Figure 1 depicts the three-tier system architecture typical for Internet applications. Users use web browsers to access various online banking applications via the Internet. Applications are executed by a web server. An example of such an application is the quotation of currency exchange rates. The user selects desired currencies and a branch of bank on a query input form and submits the query. The web server accepts the query, processes it, and returns the response back to the user's browser. Depending on the particular application, the web server may consult with a CORBA application server and/or a database server. The response is returned in the user's language of choice (German, French, Italian, or English).

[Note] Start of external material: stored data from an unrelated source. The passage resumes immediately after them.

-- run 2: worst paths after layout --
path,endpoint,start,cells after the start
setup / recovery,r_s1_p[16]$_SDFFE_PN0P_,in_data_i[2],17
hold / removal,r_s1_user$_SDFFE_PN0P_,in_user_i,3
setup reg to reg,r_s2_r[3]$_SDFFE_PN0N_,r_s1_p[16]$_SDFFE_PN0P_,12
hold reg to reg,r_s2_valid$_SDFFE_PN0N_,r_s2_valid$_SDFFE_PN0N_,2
### src/rtl/instr_fetch_unit.sv
// -----------------------------------------------------------------------------
// instr_fetch_unit
//
// MIPS instruction fetch stage. It owns the program counter and issues
// word-aligned fetches to instruction memory over a req/ack handshake. Each
// returned word is captured in a one-entry output buffer that is handed to
// decode over a valid/ready handshake. Downstream branch/jump redirects
// override everything else. A request that a redirect has made stale is
// either completed and discarded (DROP) or dropped outright when the
// redirect target is misaligned, which halts the unit until reset.
//
// Ports
//   clk, rst_n        rising-edge clock, asynchronous active-low reset
//   imem_req/addr     fetch request and word-aligned byte address (registered)
//   imem_ack/rdata    memory completion and instruction word
//   redirect_valid/pc one-cycle redirect pulse and target address
//   out_valid/ready   output handshake toward decode
//   out_instr/pc/pc_plus4  buffered instruction, its address, address + 4
//   fault             sticky flag: a misaligned redirect was received
// -----------------------------------------------------------------------------
module instr_fetch_unit #(
    parameter logic [31:0] RESET_PC = 32'h0000_0000
) (
    input  logic        clk,
    input  logic        rst_n,
    output logic        imem_req,
    output logic [31:0] imem_addr,
    input  logic        imem_ack,
    input  logic [31:0] imem_rdata,
    input  logic        redirect_valid,
    input  logic [31:0] redirect_pc,
    output logic        out_valid,
    input  logic        out_ready,
    output logic [31:0] out_instr,
    output logic [31:0] out_pc,
    output logic [31:0] out_pc_plus4,
    output logic        fault
);

    typedef enum logic [2:0] {
        ST_IDLE  = 3'd0,
        ST_FETCH = 3'd1,
        ST_HOLD  = 3'd2,
        ST_DROP  = 3'd3,
        ST_HALT  = 3'd4
    } state_t;

    state_t      state_q, state_d;
    logic [31:0] pc_q, pc_d;
    logic [31:0] req_addr_q, req_addr_d;
    logic        req_q, req_d;
    logic        out_valid_q, out_valid_d;
    logic [31:0] out_instr_q, out_instr_d;
    logic [31:0] out_pc_q, out_pc_d;
    logic [31:0] out_pc_plus4_q, out_pc_plus4_d;
    logic        fault_q, fault_d;

    logic [31:0] req_addr_plus4_s;
    logic        redirect_s;
    logic        misaligned_s;

    // Wraps modulo 2^32 by construction.
    assign req_addr_plus4_s = req_addr_q + 32'd4;
    // HALT ignores redirects entirely.
    assign redirect_s       = redirect_valid && (state_q != ST_HALT);
    assign misaligned_s     = (redirect_pc[1:0] != 2'b00);

    // Next-state and datapath decode; redirect is evaluated ahead of the normal flow.
    always_comb begin
        state_d        = state_q;
        pc_d           = pc_q;
        req_addr_d     = req_addr_q;
        out_valid_d    = out_valid_q;
        out_instr_d    = out_instr_q;
        out_pc_d       = out_pc_q;
        out_pc_plus4_d = out_pc_plus4_q;
        fault_d        = fault_q;

        if (redirect_s) begin
            // Any buffered instruction is squashed, even if out_ready is high.
            out_valid_d = 1'b0;
            if (misaligned_s) begin
                // Outstanding request is abandoned; req drops with HALT.
                fault_d = 1'b1;
                state_d = ST_HALT;
            end else begin
                pc_d = redirect_pc;
                case (state_q)
                    ST_FETCH, ST_DROP: begin
                        if (imem_ack) begin
                            // Stale data completes this cycle: go straight to the target.
                            req_addr_d = redirect_pc;
                            state_d    = ST_FETCH;
                        end else begin
                            // Keep the stale address on the bus until memory acks it.
                            state_d = ST_DROP;
                        end
                    end
                    default: begin
                        req_addr_d = redirect_pc;
                        state_d    = ST_FETCH;
                    end
                endcase
            end
        end else begin
            case (state_q)
                ST_IDLE: begin
                    req_addr_d = pc_q;
                    state_d    = ST_FETCH;
                end
                ST_FETCH: begin
                    if (imem_ack) begin
                        out_instr_d    = imem_rdata;
                        out_pc_d       = req_addr_q;
                        out_pc_plus4_d = req_addr_plus4_s;
                        out_valid_d    = 1'b1;
                        pc_d           = req_addr_plus4_s;
                        state_d        = ST_HOLD;
                    end else begin
                        state_d = ST_FETCH;
                    end
                end
                ST_HOLD: begin
                    if (out_ready) begin
                        out_valid_d = 1'b0;
                        req_addr_d  = pc_q;
                        state_d     = ST_FETCH;
                    end else begin
                        state_d = ST_HOLD;
                    end
                end
                ST_DROP: begin
                    if (imem_ack) begin
                        req_addr_d = pc_q;
                        state_d    = ST_FETCH;
                    end else begin
                        state_d = ST_DROP;
                    end
                end
                ST_HALT: begin
                    state_d = ST_HALT;
                end
                default: begin
                    state_d = ST_IDLE;
                end
            endcase
        end

        // Request line is a function of the next registered state only.
        req_d = (state_d == ST_FETCH) || (state_d == ST_DROP);
    end

    // State and output registers.
    always_ff @(posedge clk or negedge rst_n) begin
        if (!rst_n) begin
            state_q        <= ST_IDLE;
            pc_q           <= RESET_PC;
            req_addr_q     <= RESET_PC;
            req_q          <= 1'b0;
            out_valid_q    <= 1'b0;
            out_instr_q    <= 32'h0000_0000;
            out_pc_q       <= 32'h0000_0000;
            out_pc_plus4_q <= 32'h0000_0000;
            fault_q        <= 1'b0;
        end else begin
            state_q        <= state_d;
            pc_q           <= pc_d;
            req_addr_q     <= req_addr_d;
            req_q          <= req_d;
            out_valid_q    <= out_valid_d;
            out_instr_q    <= out_instr_d;
            out_pc_q       <= out_pc_d;
            out_pc_plus4_q <= out_pc_plus4_d;
            fault_q        <= fault_d;
        end
    end

    assign imem_req     = req_q;
    assign imem_addr    = req_addr_q;
    assign out_valid    = out_valid_q;
    assign out_instr    = out_instr_q;
    assign out_pc       = out_pc_q;
    assign out_pc_plus4 = out_pc_plus4_q;
    assign fault        = fault_q;

endmodule
File: config.mk
export PLATFORM = sky130hd
export DESIGN_NAME = rv_multicycle_core
export DESIGN_NICKNAME = d
export VERILOG_FILES = /design/src/rtl/rv_multicycle_core.sv
export SDC_FILE = /design/constraint.sdc
export NUM_CORES = 2
export LEC_CHECK = 0
export ABC_CLOCK_PERIOD_IN_PS = 56900
export CAP_MARGIN = 10
export CORE_UTILIZATION = 30
export CTS_BUF_LIST = sky130_fd_sc_hd__clkbuf_16
export CTS_CLUSTER_DIAMETER = 40
export DETAILED_ROUTE_END_ITERATION = 8
export SYNTH_ARGS = -nofsm -noshare
export SYNTH_HDL_FRONTEND = slang
export SYNTH_SLANG_ARGS = --single-unit
File: constraint.sdc
create_clock -name clk -period 56.9 [get_ports clk]
set_clock_uncertainty 0.15 [all_clocks]
set_input_delay 17.07 -clock clk [delete_from_list [all_inputs] [get_ports clk]]
set_output_delay 17.07 -clock clk [all_outputs]
set_load 0.05 [all_outputs]
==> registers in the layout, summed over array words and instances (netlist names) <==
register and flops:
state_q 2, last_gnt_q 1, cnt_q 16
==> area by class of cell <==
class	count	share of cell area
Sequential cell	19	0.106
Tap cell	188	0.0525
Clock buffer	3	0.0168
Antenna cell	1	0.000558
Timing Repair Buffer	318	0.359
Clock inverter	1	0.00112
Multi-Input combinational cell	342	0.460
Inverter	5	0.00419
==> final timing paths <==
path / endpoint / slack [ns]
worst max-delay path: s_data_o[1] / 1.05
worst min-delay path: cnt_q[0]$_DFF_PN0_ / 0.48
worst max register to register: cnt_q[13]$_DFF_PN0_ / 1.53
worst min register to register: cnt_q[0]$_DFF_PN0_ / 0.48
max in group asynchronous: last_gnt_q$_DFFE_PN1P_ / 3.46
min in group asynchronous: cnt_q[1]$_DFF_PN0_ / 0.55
[src/rtl/bsg_link_rx_pkg.sv]
// Shared definitions for the receive side of a DDR link channel.
//   - Default channel geometry (half-word width, buffer depth, token decimation).
//   - count_width(): width of an occupancy counter able to hold 0..depth.
//   - stage_s: input stage register layout (valid bit plus reassembled word)
//     at the default channel width.
package bsg_link_rx_pkg;

  localparam int CHANNEL_WIDTH_DEF    = 8;
  localparam int FIFO_DEPTH_DEF       = 64;
  localparam int TOKEN_DECIMATION_DEF = 8;

  // An occupancy counter must represent both 0 and depth, hence one extra bit.
  function automatic int count_width(input int depth);
    return $clog2(depth) + 1;
  endfunction

  typedef struct packed {
    logic                           v;
    logic [2*CHANNEL_WIDTH_DEF-1:0] d;
  } stage_s;

endpackage
<file path="config.mk">
export PLATFORM = sky130hd
export DESIGN_NAME = mul_share_arbiter
export DESIGN_NICKNAME = d
export VERILOG_FILES = /design/src/rtl/mul_share_pkg.sv /design/src/rtl/mul_share_arbiter_rr_pick.sv /design/src/rtl/mul_share_arbiter.sv
export SDC_FILE = /design/constraint.sdc
export NUM_CORES = 1
export LEC_CHECK = 0
export ABC_AREA = 1
export BUFFER_PORTS_ARGS = -buffer_cell sky130_fd_sc_hd__buf_4
export CORE_AREA = 2 2 69 84
export CTS_CLUSTER_SIZE = 25
export DETAILED_ROUTE_END_ITERATION = 12
export DIE_AREA = 0 0 71 86
export PLACE_DENSITY = 0.74
export SETUP_SLACK_MARGIN = 0.02
export SLEW_MARGIN = 0
export SYNTH_ARGS = -nofsm -noshare
export SYNTH_HDL_FRONTEND = slang
export SYNTH_SLANG_ARGS = --single-unit
export TNS_END_PERCENT = 10
</file>
<file path="constraint.sdc">
create_clock -name CK -period 2.76 [get_ports CK]
set_input_delay 0.552 -clock CK [delete_from_list [all_inputs] [get_ports CK]]
set_output_delay 0.552 -clock CK [all_outputs]
set_load 0.02 [all_outputs]
</file>
[config.mk]
export PLATFORM = sky130hd
export DESIGN_NAME = uart_rx_fifo
export DESIGN_NICKNAME = d
export VERILOG_FILES = /design/src/rtl/uart_rx_fifo_pkg.sv /design/src/rtl/uart_rx_fifo_byte_fifo.sv /design/src/rtl/uart_rx_fifo.sv
export SDC_FILE = /design/constraint.sdc
export NUM_CORES = 1
export LEC_CHECK = 0
export CAP_MARGIN = 0
export CORE_MARGIN = 4
export CORE_UTILIZATION = 61
export DETAILED_ROUTE_END_ITERATION = 7
export PLACE_DENSITY = 0.85
export RECOVER_POWER = 100
export SYNTH_ARGS = -nofsm -noshare
export SYNTH_HDL_FRONTEND = slang
export SYNTH_HIERARCHICAL = 1
export SYNTH_SLANG_ARGS = --single-unit
export TNS_END_PERCENT = 50
[constraint.sdc]
create_clock -name clk -period 4.3 [get_ports clk]
set_clock_uncertainty 0.1 [all_clocks]
set_input_delay 0.43 -clock clk [delete_from_list [all_inputs] [get_ports clk]]
set_output_delay 0.43 -clock clk [all_outputs]
set_load 0.02 [all_outputs]
[src/rtl/uart_rx_fifo_pkg.sv]
// Shared definitions for the UART receive path: receiver states and frame constants.
package uart_rx_fifo_pkg;

    localparam int DEFAULT_CLKS_PER_BIT = 434;
    localparam int DEFAULT_DEPTH_LOG2   = 4;
    localparam int FRAME_BITS           = 8;

    typedef enum logic [2:0] {
        ST_IDLE,
        ST_START,
        ST_DATA,
        ST_STOP,
        ST_BREAK
    } rx_state_e;

endpackage

[src/rtl/uart_rx_fifo_byte_fifo.sv]
// Show-ahead FIFO: q always holds the head entry, registered from the RAM.
// Occupancy is tracked by a counter so full/empty never depend on pointer compare.
module byte_fifo #(
    parameter int WIDTH      = 8,
    parameter int DEPTH_LOG2 = 4
) (
    input  logic                  clk,
    input  logic                  rst_n,
    input  logic                  push_i,
    input  logic [WIDTH-1:0]      din_i,
    input  logic                  pop_i,
    output logic [WIDTH-1:0]      q_o,
    output logic                  empty_o,
    output logic                  full_o,
    output logic [DEPTH_LOG2:0]   count_o,
    output logic                  drop_o
);

    localparam int DEPTH = 1 << DEPTH_LOG2;
    localparam logic [DEPTH_LOG2:0] COUNT_FULL = (DEPTH_LOG2+1)'(DEPTH);

    logic [WIDTH-1:0]      mem_q [DEPTH];
    logic [DEPTH_LOG2-1:0] wr_ptr_q, wr_ptr_d;
    logic [DEPTH_LOG2-1:0] rd_ptr_q, rd_ptr_d;
    logic [DEPTH_LOG2:0]   count_q, count_d;
    logic                  empty_q, full_q;
    logic [WIDTH-1:0]      q_q, q_d;
    logic                  pop_eff, push_eff;

    always_comb begin
        pop_eff  = pop_i && !empty_q;
        push_eff = push_i && (!full_q || pop_eff);
        drop_o   = push_i && full_q && !pop_eff;

        wr_ptr_d = push_eff ? wr_ptr_q + 1'b1 : wr_ptr_q;
        rd_ptr_d = pop_eff  ? rd_ptr_q + 1'b1 : rd_ptr_q;

        count_d = count_q;
        if (push_eff && !pop_eff) begin
            count_d = count_q + 1'b1;
        end else if (pop_eff && !push_eff) begin
            count_d = count_q - 1'b1;
        end

        // New head is being written this cycle (empty push, or push+pop at count 1): bypass RAM.
        if (push_eff && (wr_ptr_q == rd_ptr_d)) begin
            q_d = din_i;
        end else begin
            q_d = mem_q[rd_ptr_d];
        end
    end

    always_ff @(posedge clk) begin
        if (push_eff) begin
            mem_q[wr_ptr_q] <= din_i;
        end
    end

    always_ff @(posedge clk or negedge rst_n) begin
        if (!rst_n) begin
            wr_ptr_q <= '0;
            rd_ptr_q <= '0;
            count_q  <= '0;
            empty_q  <= 1'b1;
            full_q   <= 1'b0;
            q_q      <= '0;
        end else begin
            wr_ptr_q <= wr_ptr_d;
            rd_ptr_q <= rd_ptr_d;
            count_q  <= count_d;
            empty_q  <= (count_d == '0);
            full_q   <= (count_d == COUNT_FULL);
            q_q      <= q_d;
        end
    end

    assign q_o     = q_q;
    assign empty_o = empty_q;
    assign full_o  = full_q;
    assign count_o = count_q;

endmodule
[src/flat_wrapper.sv]
// flat-port wrapper written by rule: the top's interface ports become plain ports
module alu_issue_flat 
#(
    parameter int DEPTH = 2,
    parameter int TAGW  = 4
)
  (clk, rst_n, alu_a, alu_b, alu_ctrl, alu_out, alu_carry, alu_zero, alu_ovf, alu_neg, ovf_sticky, clr_ovf, busy, bus_req_valid, bus_req_a, bus_req_b, bus_req_op, bus_req_tag, bus_req_ready, bus_rsp_valid, bus_rsp_data, bus_rsp_flags, bus_rsp_tag, bus_rsp_ready);
  alu_issue_if #(.TAGW(TAGW)) bus_i ();
  input  logic clk;
  input  logic rst_n;
  output logic [31:0] alu_a;
  output logic [31:0] alu_b;
  output logic [1:0] alu_ctrl;
  input  logic [31:0] alu_out;
  input  logic alu_carry;
  input  logic alu_zero;
  input  logic alu_ovf;
  input  logic alu_neg;
  output logic ovf_sticky;
  input  logic clr_ovf;
  output logic busy;
  input wire logic [$bits(bus_i.req_valid)-1:0] bus_req_valid;
  input wire logic [$bits(bus_i.req_a)-1:0] bus_req_a;
  input wire logic [$bits(bus_i.req_b)-1:0] bus_req_b;
  input wire logic [$bits(bus_i.req_op)-1:0] bus_req_op;
  input wire logic [$bits(bus_i.req_tag)-1:0] bus_req_tag;
  output wire logic [$bits(bus_i.req_ready)-1:0] bus_req_ready;
  output wire logic [$bits(bus_i.rsp_valid)-1:0] bus_rsp_valid;
  output wire logic [$bits(bus_i.rsp_data)-1:0] bus_rsp_data;
  output wire logic [$bits(bus_i.rsp_flags)-1:0] bus_rsp_flags;
  output wire logic [$bits(bus_i.rsp_tag)-1:0] bus_rsp_tag;
  input wire logic [$bits(bus_i.rsp_ready)-1:0] bus_rsp_ready;
  assign bus_i.req_valid = bus_req_valid;
  assign bus_i.req_a = bus_req_a;
  assign bus_i.req_b = bus_req_b;
  assign bus_i.req_op = bus_req_op;
  assign bus_i.req_tag = bus_req_tag;
  assign bus_req_ready = bus_i.req_ready;
  assign bus_rsp_valid = bus_i.rsp_valid;
  assign bus_rsp_data = bus_i.rsp_data;
  assign bus_rsp_flags = bus_i.rsp_flags;
  assign bus_rsp_tag = bus_i.rsp_tag;
  assign bus_i.rsp_ready = bus_rsp_ready;
  alu_issue #(.DEPTH(DEPTH), .TAGW(TAGW)) u_core (.clk(clk), .rst_n(rst_n), .bus(bus_i), .alu_a(alu_a), .alu_b(alu_b), .alu_ctrl(alu_ctrl), .alu_out(alu_out), .alu_carry(alu_carry), .alu_zero(alu_zero), .alu_ovf(alu_ovf), .alu_neg(alu_neg), .ovf_sticky(ovf_sticky), .clr_ovf(clr_ovf), .busy(busy));
endmodule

Figure 1. System architecture

Per the bank's internal software development standard, all Internet applications, executed by the web server, are written using Java programming language and Java servlets. Although people from the Microsoft camp will most certainly disagree, this is a de facto standard for writing serious Internet applications.

Software described in this article had to support four languages, i.e., the user had to be able to submit queries and receive responses in the selected preferred language. Figure 2 depicts a general appearance of the user interface displayed in the user's web browser.

Figure 2. General appearance of the user interface

The user interface consists of two HTML frames. The upper frame is a static HTML page, written in the user's language of choice. It contains the language selection menu on the left side, and the query input form on the right side. The query form contains a hidden form parameter language that defines the form's language. For example, language=4 corresponds to English language. This parameter is submitted together with other query parameters so that the servlet knows it has to respond in English language.

The lower frame contains response to user's queries. Responses are dynamically generated by Java servlets.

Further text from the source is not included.